与ROS1类似,TET蛋白对基因组中甲基化DNA的识别也会受到调控。但是与植物中一系列酶和复合物参与ROS1识别靶位点的过程不同,动物中这一过程需要TET和TDG的结构特性、局部染色质环境以及外在因素相协调。为了有选择性地在特定CpG位点去甲基化,TET和TDG需要被定位到相应的基因组区域。在小鼠胚胎干细胞中进行的染色质免疫沉淀测序(chromatin immunoprecipitation sequencing,ChIP-seq)分析显示,TET1在CpG岛和二价启动子处富集,这种CpG结合偏好性是由于TET蛋白的CXXC结构域会优先选择富含CpG区域[56],这表明CXXC结构域促进了TET1与CpG岛的结合。对于没有CXXC结构域的TET2蛋白,这种结合可能是由其相互作用蛋白质IDAX来介导[77]。TET2蛋白的分子伴侣也有助于将其招募到甲基化DNA位点上。

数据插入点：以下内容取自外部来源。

**src/hw/rtl/gql_pkg.sv**
```systemverilog
// Shared types, constants and helpers for the glyph quad layout block.
package gql_pkg;

    // Character range held in the glyph table
    localparam int FIRST_CODE   = 32;
    localparam int END_CODE     = 128;
    localparam int CODE_W       = 7;
    localparam int NEWLINE_CODE = 10;
    localparam int GLYPH_DEPTH  = END_CODE - FIRST_CODE;
    localparam int GLYPH_AW     = $clog2(GLYPH_DEPTH);

    // Vertices per drawn glyph
    localparam int VERTS  = 6;
    localparam int VERT_W = $clog2(VERTS);
    localparam logic [VERT_W-1:0] LAST_VERT = VERT_W'(VERTS - 1);

    // Stream payload widths
    localparam int IN_DATA_W     = 112;
    localparam int OUT_FIELDS_W  = 98;
    localparam int OUT_DATA_W    = 104;
    localparam int OUT_PAD_W     = OUT_DATA_W - OUT_FIELDS_W;

    // Configuration port
    localparam int CFG_ADDR_W = 3;
    localparam int CFG_DATA_W = 32;

    typedef enum logic [CFG_ADDR_W-1:0] {
        REG_ORIGIN_X,
        REG_ORIGIN_Y,
        REG_SCALE_X,
        REG_SCALE_Y,
        REG_POINT_SIZE,
        REG_ATLAS_W,
        REG_ATLAS_H
    } t_reg_idx;

    // Register widths and reset values
    localparam int COORD_W = 32;
    localparam int SCALE_W = 25;
    localparam int POINT_W = 10;
    localparam int ATLAS_W = 16;
    localparam logic signed [COORD_W-1:0] ORIGIN_X_RST = 32'shFF00_0000;
    localparam logic signed [COORD_W-1:0] ORIGIN_Y_RST = 32'sh0100_0000;
    localparam logic [SCALE_W-1:0]        SCALE_RST    = 25'd16384;
    localparam logic [POINT_W-1:0]        POINT_RST    = 10'd16;
    localparam logic [ATLAS_W-1:0]        ATLAS_RST    = 16'd1;

    // Texture coordinate format, Q1.16 capped at 1.0
    localparam int TEX_W = 17;
    localparam logic [TEX_W-1:0] TEX_ONE = 17'h1_0000;
    localparam int DIV_STEPS = 16;
    localparam int DIV_CNT_W = $clog2(DIV_STEPS + 1);

    // Arithmetic widths: 17x26 signed multiply, 44 bit sums before clamping
    localparam int MUL_A_W = 17;
    localparam int MUL_B_W = 26;
    localparam int PROD_W  = MUL_A_W + MUL_B_W;
    localparam int WIDE_W  = PROD_W + 1;

    // One glyph table entry
    typedef struct packed {
        logic signed [15:0] ax;
        logic signed [15:0] ay;
        logic signed [15:0] bl;
        logic signed [15:0] bt;
        logic [11:0]        bw;
        logic [11:0]        bh;
        logic [15:0]        tx;
    } t_glyph;

    localparam int GLYPH_W = $bits(t_glyph);

    // Controller states
    typedef enum logic [3:0] {
        S_IDLE,
        S_DECODE,
        S_NEWLINE,
        S_MUL_OFS,
        S_MUL_BOX,
        S_MUL_ADV,
        S_ADVANCE,
        S_DIV_GO,
        S_DIV_RUN,
        S_EMIT
    } t_state;

    // Datapath operations
    typedef enum logic [3:0] {
        OP_NONE,
        OP_ACCEPT,
        OP_DECODE,
        OP_NEWLINE,
        OP_MUL_OFS,
        OP_MUL_BOX,
        OP_MUL_ADV,
        OP_ADVANCE,
        OP_DIV_START,
        OP_DIV_STORE,
        OP_EMIT
    } t_dp_op;

    typedef enum logic [1:0] {
        TEX_U0,
        TEX_U1,
        TEX_V1
    } t_tex_sel;

    typedef struct packed {
        t_dp_op              op;
        t_tex_sel            sel;
        logic [VERT_W-1:0]   vert;
    } t_dp_cmd;

    typedef struct packed {
        logic is_load;
        logic code_ok;
        logic is_newline;
        logic empty;
        logic div_busy;
        logic out_free;
    } t_dp_status;

    typedef struct packed {
        logic right;
        logic bottom;
    } t_corner;

    // Clamp a wide signed sum to the 32 bit signed range
    function automatic logic signed [COORD_W-1:0] sat32(input logic signed [WIDE_W-1:0] v);
        logic signed [WIDE_W-1:0] hi;
        logic signed [WIDE_W-1:0] lo;
        hi = WIDE_W'(32'sh7FFF_FFFF);
        lo = ~hi;
        if (v > hi) begin
            return 32'sh7FFF_FFFF;
        end else if (v < lo) begin
            return 32'sh8000_0000;
        end else begin
            return v[COORD_W-1:0];
        end
    endfunction

    // Quad corner of each vertex: two triangles
    function automatic t_corner vert_corner(input logic [VERT_W-1:0] k);
        t_corner c;
        c = '0;
        case (k)
            3'd0: c = '{right: 1'b0, bottom: 1'b0};
            3'd1: c = '{right: 1'b1, bottom: 1'b0};
            3'd2: c = '{right: 1'b0, bottom: 1'b1};
            3'd3: c = '{right: 1'b1, bottom: 1'b0};
            3'd4: c = '{right: 1'b0, bottom: 1'b1};
            3'd5: c = '{right: 1'b1, bottom: 1'b1};
            default: c = '0;
        endcase
        return c;
    endfunction

endpackage

```
**src/hw/rtl/gql_ctrl.sv**
```systemverilog
// Controller: sequences decode, pen math, divisions and vertex output.
module gql_ctrl
    import gql_pkg::*;
(
    input  logic       i_clk,
    input  logic       i_rst_n,
    input  logic       i_s_tvalid,
    output logic       o_s_tready,
    input  t_dp_status i_status,
    output t_dp_cmd    o_cmd
);

    t_state            r_state;
    t_state            n_state;
    t_tex_sel          r_sel;
    t_tex_sel          n_sel;
    logic [VERT_W-1:0] r_vert;
    logic [VERT_W-1:0] n_vert;

    // State registers
    always_ff @(posedge i_clk) begin
        if (!i_rst_n) begin
            r_state <= S_IDLE;
            r_sel   <= TEX_U0;
            r_vert  <= '0;
        end else begin
            r_state <= n_state;
            r_sel   <= n_sel;
            r_vert  <= n_vert;
        end
    end

    // Next state and datapath commands
    always_comb begin
        n_state    = r_state;
        n_sel      = r_sel;
        n_vert     = r_vert;
        o_s_tready = 1'b0;
        o_cmd      = '{op: OP_NONE, sel: r_sel, vert: r_vert};
        unique case (r_state)
            S_IDLE: begin
                // no request is taken while reset is held
                o_s_tready = i_rst_n;
                if (i_s_tvalid && i_rst_n) begin
                    o_cmd.op = OP_ACCEPT;
                    n_state  = S_DECODE;
                end
            end
            S_DECODE: begin
                o_cmd.op = OP_DECODE;
                if (i_status.is_load) begin
                    n_state = S_IDLE;
                end else if (i_status.is_newline) begin
                    n_state = S_NEWLINE;
                end else if (!i_status.code_ok) begin
                    n_state = S_IDLE;
                end else begin
                    n_state = S_MUL_OFS;
                end
            end
            S_NEWLINE: begin
                o_cmd.op = OP_NEWLINE;
                n_state  = S_IDLE;
            end
            S_MUL_OFS: begin
                o_cmd.op = OP_MUL_OFS;
                n_state  = S_MUL_BOX;
            end
            S_MUL_BOX: begin
                o_cmd.op = OP_MUL_BOX;
                n_state  = S_MUL_ADV;
            end
            S_MUL_ADV: begin
                o_cmd.op = OP_MUL_ADV;
                n_state  = S_ADVANCE;
            end
            S_ADVANCE: begin
                o_cmd.op = OP_ADVANCE;
                n_sel    = TEX_U0;
                n_state  = i_status.empty ? S_IDLE : S_DIV_GO;
            end
            S_DIV_GO: begin
                o_cmd.op = OP_DIV_START;
                n_state  = S_DIV_RUN;
            end
            S_DIV_RUN: begin
                if (!i_status.div_busy) begin
                    o_cmd.op = OP_DIV_STORE;
                    unique case (r_sel)
                        TEX_U0: begin
                            n_sel   = TEX_U1;
                            n_state = S_DIV_GO;
                        end
                        TEX_U1: begin
                            n_sel   = TEX_V1;
                            n_state = S_DIV_GO;
                        end
                        default: begin
                            n_vert  = '0;
                            n_state = S_EMIT;
                        end
                    endcase
                end
            end
            S_EMIT: begin
                if (i_status.out_free) begin
                    o_cmd.op = OP_EMIT;
                    if (r_vert == LAST_VERT) begin
                        n_vert  = '0;
                        n_state = S_IDLE;
                    end else begin
                        n_vert = r_vert + VERT_W'(1);
                    end
                end
            end
            default: n_state = S_IDLE;
        endcase
    end

    a_last_vertex_ends: assert property (@(posedge i_clk) disable iff (!i_rst_n)
        (o_cmd.op == OP_EMIT && o_cmd.vert == LAST_VERT) |=> (r_state == S_IDLE))
        else $error("glyph did not finish after its sixth vertex");

    a_accept_decodes: assert property (@(posedge i_clk) disable iff (!i_rst_n)
        (i_s_tvalid && o_s_tready) |=> (r_state == S_DECODE && o_cmd.op == OP_DECODE))
        else $error("accepted request not decoded next cycle");

endmodule

```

研究报道,PRDM14(PR domain zinc finger protein 14)、PRC2(polycomb repressive complex 2)和LIN28A在小鼠胚胎干细胞中可以招募TET蛋白并与其相互作用[77～79]。在小鼠胚胎干细胞中,TDG与TET1具有类似的分布模式,并且在活性启动子和增强子处富集,这种分布模式可能是由于TET与TDG之间存在相互作用[80]。此外,还有其他因素参与TET靶位点识别的过程,如生长停滞、DNA损伤诱导蛋白(GADD45A)和雌激素受体β等[81～82]。

3 总结

植物和动物通过相似的机制来调控DNA从头合成甲基化和甲基化的维持,但其主动去甲基化的过程具有一定差异。动植物中的DNA主动去甲基化大致都需要经历三步反应。在植物中,ROS1/DME首先将5mC切除,酶切产物经β消除反应或δ消除反应分别生成3′-PUA间隙和3′-磷酸间隙,随后3′-PUA间隙和3′-磷酸间隙分别在APE1L和ZDP的催化下生成3′-OH基团,最后通过碱基切除修复机制完成5mC的去除(图2)。在动物中,TET-TDG介导的DNA去甲基化途径被广泛认可,其主要过程如下:TET蛋白先将5mC氧化成5fC和5caC,随后由TDG将它们切除,最后通过碱基切除修复机制获得未修饰的胞嘧啶(图5)。尽管动植物中DNA主动去甲基化过程的最后都是通过相同机制完成的,但是在反应初期植物是通过ROS1/DME直接将5mC切除,而动物则需要在TET的催化下逐步将5mC氧化为5hmC、5fC和5caC后再实行胞嘧啶的切除。虽然动物中目前仍然没有找到类似于ROS1/DME可以直接切除甲基化胞嘧啶的糖基化酶,但是已经确定动物中的DNA去甲基化是由5mC的修饰开始,包括脱氨基作用、氧化作用、甲基团脱氢,而不是直接移除甲基基团。综上所述,动物DNA主动去甲基化途径比植物要更复杂。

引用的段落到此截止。